D’altronde se almeno per adesso la campagna vaccinale italiana sta raggiungendo risultati positivi sulle fasce d’età più avanzate – l’83 per cento degli over 60 ha ricevuto almeno una dose e tra gli ultraottantenni la quota supera il 90 per cento – è naturale che tra chi vive un minor rischio di complicazioni la voglia di vaccinarsi sarà più ridotta. Secondo Matteo Villa dell’Ispi la quota di persone che sceglie di non farsi vaccinare scende in media di circa 3 punti percentuali ogni cinque anni d’età. Questo è quanto accade nel Regno Unito tra chi ha almeno 54 anni (in Inghilterra chi ha meno di 30 anni non può ancora vaccinarsi): e al ridursi ulteriormente dell’età anagrafica la disponibilità potrebbe cambiare ancora. Sull’Italia questo calcolo è difficile da fare, perché l’unica classe d’età che ha sostanzialmente terminato le vaccinazioni è quella degli ultraottantenni, di cui circa 8 su 100 non hanno voluto vaccinarsi almeno per adesso. Se la stima basata sui numeri del Regno Unito si rivelasse corretta, significherebbe che tra gli adulti circa un italiano su cinque deciderebbe di non vaccinarsi, e tra i più giovani quasi uno su tre.
Negli Stati Uniti le somministrazioni sono aperte a tutti da settimane ma solo un terzo di chi ha tra i 16 e i 24 anni ha ricevuto almeno una dose.
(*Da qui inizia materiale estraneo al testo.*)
--- src/rtl/imm_gen_pipe.sv ---
// Pipelined RV32I/RV64I immediate generator with an output register, a one-entry
// skid buffer and a saturating illegal-encoding counter.
module imm_gen_pipe #(
  parameter int unsigned XLEN  = 32,
  parameter int unsigned CNT_W = 16
) (
  input  logic             clk,
  input  logic             rst_n,
  input  logic             in_valid,
  output logic             in_ready,
  input  logic [31:0]      in_instr,
  output logic             out_valid,
  input  logic             out_ready,
  output logic [XLEN-1:0]  out_imm,
  output logic [2:0]       out_fmt,
  output logic             out_illegal,
  output logic [CNT_W-1:0] illegal_cnt,
  input  logic             cnt_clr
);

  localparam int unsigned FMT_W = 3;

  localparam logic [FMT_W-1:0] FMT_NONE  = 3'd0;
  localparam logic [FMT_W-1:0] FMT_I     = 3'd1;
  localparam logic [FMT_W-1:0] FMT_S     = 3'd2;
  localparam logic [FMT_W-1:0] FMT_B     = 3'd3;
  localparam logic [FMT_W-1:0] FMT_U     = 3'd4;
  localparam logic [FMT_W-1:0] FMT_J     = 3'd5;
  localparam logic [FMT_W-1:0] FMT_SHAMT = 3'd6;

  localparam logic [6:0] OP_IMM    = 7'b0010011;
  localparam logic [6:0] OP_LOAD   = 7'b0000011;
  localparam logic [6:0] OP_JALR   = 7'b1100111;
  localparam logic [6:0] OP_STORE  = 7'b0100011;
  localparam logic [6:0] OP_BRANCH = 7'b1100011;
  localparam logic [6:0] OP_LUI    = 7'b0110111;
  localparam logic [6:0] OP_AUIPC  = 7'b0010111;
  localparam logic [6:0] OP_JAL    = 7'b1101111;
  localparam logic [6:0] OP_REG    = 7'b0110011;

  typedef struct packed {
    logic [XLEN-1:0]  imm;
    logic [FMT_W-1:0] fmt;
    logic             illegal;
  } bundle_t;

  bundle_t    dec_c;
  bundle_t    out_q;
  bundle_t    skid_q;
  logic       skid_full;
  logic [6:0] opcode_c;
  logic [2:0] funct3_c;
  logic       accept_c;
  logic       load_out_c;

  assign opcode_c   = in_instr[6:0];
  assign funct3_c   = in_instr[14:12];
  assign accept_c   = in_valid && in_ready;
  assign load_out_c = !out_valid || out_ready;

  assign out_imm     = out_q.imm;
  assign out_fmt     = out_q.fmt;
  assign out_illegal = out_q.illegal;

  // Immediate decode of the word currently on the input.
  always_comb begin
    dec_c = '0;
    case (opcode_c)
      OP_IMM: begin
        if (funct3_c == 3'b001 || funct3_c == 3'b101) begin
          dec_c.fmt = FMT_SHAMT;
          if (XLEN == 32) begin
            dec_c.imm = XLEN'(in_instr[24:20]);
            if (in_instr[25]) dec_c.illegal = 1'b1;
          end else begin
            dec_c.imm = XLEN'(in_instr[25:20]);
          end
          if (funct3_c == 3'b101 && in_instr[31:26] != 6'b000000
              && in_instr[31:26] != 6'b010000)
            dec_c.illegal = 1'b1;
        end else begin
          dec_c.fmt = FMT_I;
          dec_c.imm = XLEN'($signed(in_instr[31:20]));
        end
      end
      OP_LOAD, OP_JALR: begin
        dec_c.fmt = FMT_I;
        dec_c.imm = XLEN'($signed(in_instr[31:20]));
      end
      OP_STORE: begin
        dec_c.fmt = FMT_S;
        dec_c.imm = XLEN'($signed({in_instr[31:25], in_instr[11:7]}));
      end
      OP_BRANCH: begin
        dec_c.fmt = FMT_B;
        dec_c.imm = XLEN'($signed({in_instr[31], in_instr[7], in_instr[30:25],
                                    in_instr[11:8], 1'b0}));
      end
      OP_LUI, OP_AUIPC: begin
        dec_c.fmt = FMT_U;
        dec_c.imm = XLEN'($signed({in_instr[31:12], 12'b0}));
      end
      OP_JAL: begin
        dec_c.fmt = FMT_J;
        dec_c.imm = XLEN'($signed({in_instr[31], in_instr[19:12], in_instr[20],
                                    in_instr[30:21], 1'b0}));
      end
      OP_REG: begin
        dec_c.fmt = FMT_NONE;
      end
      default: begin
        dec_c.fmt     = FMT_NONE;
        dec_c.illegal = 1'b1;
      end
    endcase
  end

  // Output register with skid entry; in_ready only depends on skid occupancy.
  always_ff @(posedge clk or negedge rst_n) begin
    if (!rst_n) begin
      out_q     <= '0;
      skid_q    <= '0;
      out_valid <= 1'b0;
      skid_full <= 1'b0;
      in_ready  <= 1'b1;
    end else if (load_out_c) begin
      if (skid_full) begin
        out_q     <= skid_q;
        out_valid <= 1'b1;
        skid_full <= 1'b0;
        in_ready  <= 1'b1;
      end else begin
        out_valid <= accept_c;
        if (accept_c) out_q <= dec_c;
      end
    end else if (accept_c) begin
      skid_q    <= dec_c;
      skid_full <= 1'b1;
      in_ready  <= 1'b0;
    end
  end

  // Saturating illegal counter; clear wins over a same-cycle increment.
  always_ff @(posedge clk or negedge rst_n) begin
    if (!rst_n) begin
      illegal_cnt <= '0;
    end else if (cnt_clr) begin
      illegal_cnt <= '0;
    end else if (accept_c && dec_c.illegal && illegal_cnt != '1) begin
      illegal_cnt <= illegal_cnt + CNT_W'(1);
    end
  end

endmodule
Secondo un sondaggio riportato dalla Cnn il 36 per cento degli under 35 americani prevede di non vaccinarsi. Un altro sondaggio, questa volta internazionale di Ipsos, ha coinvolto a fine aprile circa 10 mila persone non ancora protette in 15 paesi diversi e ha rivelato che i più giovani sono meno propensi a vaccinarsi rispetto agli adulti. Sebbene i dati italiani non abbiano mostrato una minore volontà tra i più giovani e gli italiani siano tra i più convinti sulle vaccinazioni, in paesi simili al nostro come la Spagna, il Regno Unito, la Germania e la Francia i millennial (cioè chi ha tra i 24 e i 38 anni) sono meno convinti della media. Una tendenza simile potrebbe diffondersi anche in Italia.
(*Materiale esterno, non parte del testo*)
$ cat src/rtl/operand_aligner.sv
// rtl/operand_aligner.sv - FP add/sub front end: unpack, magnitude order, iterative mantissa alignment
module operand_aligner #(
   parameter int WIDTH = 32,
   parameter int STEP  = 1
) (
   input  logic             clk,
   input  logic             reset,
   input  logic             in_valid,
   output logic             in_ready,
   input  logic [WIDTH-1:0] a,
   input  logic [WIDTH-1:0] b,
   input  logic             sub,
   output logic             out_valid,
   input  logic             out_ready,
   output logic [26:0]      big_mant,
   output logic [26:0]      small_mant,
   output logic [7:0]       exp_result,
   output logic             result_sign,
   output logic             op,
   output logic             special
);

   localparam logic [4:0] STEP_W  = 5'(STEP);
   localparam logic [7:0] MAX_SHF = 8'd27;

   typedef enum logic [1:0] {
      S_IDLE,
      S_UNPACK,
      S_ALIGN,
      S_DONE
   } state_t;

   state_t      state_q, state_d;
   logic [31:0] a_q, a_d, b_q, b_d;
   logic        sub_q, sub_d;
   logic [4:0]  cnt_q, cnt_d;
   logic [26:0] big_mant_q, big_mant_d;
   logic [26:0] small_mant_q, small_mant_d;
   logic [7:0]  exp_result_q, exp_result_d;
   logic        result_sign_q, result_sign_d;
   logic        op_q, op_d;
   logic        special_q, special_d;
   logic        in_ready_q, in_ready_d;
   logic        out_valid_q, out_valid_d;

   // Unpack of the latched operands
   logic [7:0]  exp_a, exp_b, eff_a, eff_b, diff;
   logic        hid_a, hid_b, sign_a, sign_b, a_big, mag_eq, eff_op;
   logic [31:0] mag_a, mag_b;
   logic [26:0] mant_a, mant_b;
   logic [4:0]  cnt_u;

   always_comb begin
      exp_a  = a_q[30:23];
      exp_b  = b_q[30:23];
      hid_a  = |exp_a;
      hid_b  = |exp_b;
      eff_a  = hid_a ? exp_a : 8'd1;
      eff_b  = hid_b ? exp_b : 8'd1;
      mag_a  = {eff_a, hid_a, a_q[22:0]};
      mag_b  = {eff_b, hid_b, b_q[22:0]};
      mant_a = {hid_a, a_q[22:0], 3'b000};
      mant_b = {hid_b, b_q[22:0], 3'b000};
      sign_a = a_q[31];
      sign_b = b_q[31] ^ sub_q;
      a_big  = (mag_a >= mag_b);
      mag_eq = (mag_a == mag_b);
      eff_op = ~(sign_a ^ sign_b);
      diff   = a_big ? (eff_a - eff_b) : (eff_b - eff_a);
      cnt_u  = (diff > MAX_SHF) ? MAX_SHF[4:0] : diff[4:0];
   end

   // One alignment step: shift by k and fold the lost bits into the sticky bit
   logic [4:0]  shift_k;
   logic [26:0] lost_mask, shifted;

   always_comb begin
      shift_k   = (cnt_q < STEP_W) ? cnt_q : STEP_W;
      lost_mask = (27'd1 << shift_k) - 27'd1;
      shifted   = (small_mant_q >> shift_k) | {26'b0, |(small_mant_q & lost_mask)};
   end

   always_comb begin
      state_d       = state_q;
      a_d           = a_q;
      b_d           = b_q;
      sub_d         = sub_q;
      cnt_d         = cnt_q;
      big_mant_d    = big_mant_q;
      small_mant_d  = small_mant_q;
      exp_result_d  = exp_result_q;
      result_sign_d = result_sign_q;
      op_d          = op_q;
      special_d     = special_q;
      in_ready_d    = in_ready_q;
      out_valid_d   = out_valid_q;
      case (state_q)
         S_IDLE: begin
            if (in_valid) begin
               a_d        = a;
               b_d        = b;
               sub_d      = sub;
               in_ready_d = 1'b0;
               state_d    = S_UNPACK;
            end
         end
         S_UNPACK: begin
            big_mant_d    = a_big ? mant_a : mant_b;
            small_mant_d  = a_big ? mant_b : mant_a;
            exp_result_d  = a_big ? eff_a : eff_b;
            op_d          = eff_op;
            // Exact cancellation always yields +0
            result_sign_d = (!eff_op && mag_eq) ? 1'b0 : (a_big ? sign_a : sign_b);
            special_d     = (exp_a == 8'hFF) || (exp_b == 8'hFF);
            cnt_d         = cnt_u;
            if (cnt_u == 5'd0) begin
               out_valid_d = 1'b1;
               state_d     = S_DONE;
            end else begin
               state_d = S_ALIGN;
            end
         end
         S_ALIGN: begin
            small_mant_d = shifted;
            cnt_d        = cnt_q - shift_k;
            if (cnt_q == shift_k) begin
               out_valid_d = 1'b1;
               state_d     = S_DONE;
            end
         end
         S_DONE: begin
            if (out_ready) begin
               out_valid_d = 1'b0;
               in_ready_d  = 1'b1;
               state_d     = S_IDLE;
            end
         end
         default: begin
            state_d = S_IDLE;
         end
      endcase
   end

   always_ff @(posedge clk) begin
      if (reset) begin
         state_q       <= S_IDLE;
         a_q           <= '0;
         b_q           <= '0;
         sub_q         <= 1'b0;
         cnt_q         <= '0;
         big_mant_q    <= '0;
         small_mant_q  <= '0;
         exp_result_q  <= '0;
         result_sign_q <= 1'b0;
         op_q          <= 1'b0;
         special_q     <= 1'b0;
         in_ready_q    <= 1'b1;
         out_valid_q   <= 1'b0;
      end else begin
         state_q       <= state_d;
         a_q           <= a_d;
         b_q           <= b_d;
         sub_q         <= sub_d;
         cnt_q         <= cnt_d;
         big_mant_q    <= big_mant_d;
         small_mant_q  <= small_mant_d;
         exp_result_q  <= exp_result_d;
         result_sign_q <= result_sign_d;
         op_q          <= op_d;
         special_q     <= special_d;
         in_ready_q    <= in_ready_d;
         out_valid_q   <= out_valid_d;
      end
   end

   assign in_ready    = in_ready_q;
   assign out_valid   = out_valid_q;
   assign big_mant    = big_mant_q;
   assign small_mant  = small_mant_q;
   assign exp_result  = exp_result_q;
   assign result_sign = result_sign_q;
   assign op          = op_q;
   assign special     = special_q;

endmodule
E’ probabile dunque che nel giro di poche settimane gli opinionisti discuteranno del perché i giovani italiani non si vogliono vaccinare, con la solita retorica paternalistica che spesso caratterizza le polemiche che coinvolgono le nuove generazioni. In realtà già da ora si potrebbero mettere in campo azioni per favorire la voglia di vaccinarsi tra i millennial e la Generazione Z. Con una campagna di comunicazione tra i tantissimi influencer e persone che sui social network promuovono anche messaggi positivi. Ma soprattutto fornendo incentivi, evidentemente non sufficienti per tutti i giovani (ricordiamo che tra i 126 mila morti italiani per Covid solo poco più di 300 avevano meno di 40 anni). La libertà di viaggiare in Europa è uno di questi, ma non sempre sufficiente visto che la seconda dose, e dunque il green pass europeo, difficilmente potrà arrivare prima delle vacanze estive. Si potrebbe dunque condizionare l’accesso ad alcuni servizi, come le discoteche e i centri estivi, ad aver ricevuto almeno una dose di vaccino 10 giorni prima. Oppure, per esempio, fornire sconti per l’acquisto degli abbonamenti dei mezzi pubblici a chi può provare di aver ricevuto una dose. Invece che rivoltare ancora una volta la colpa verso i più giovani.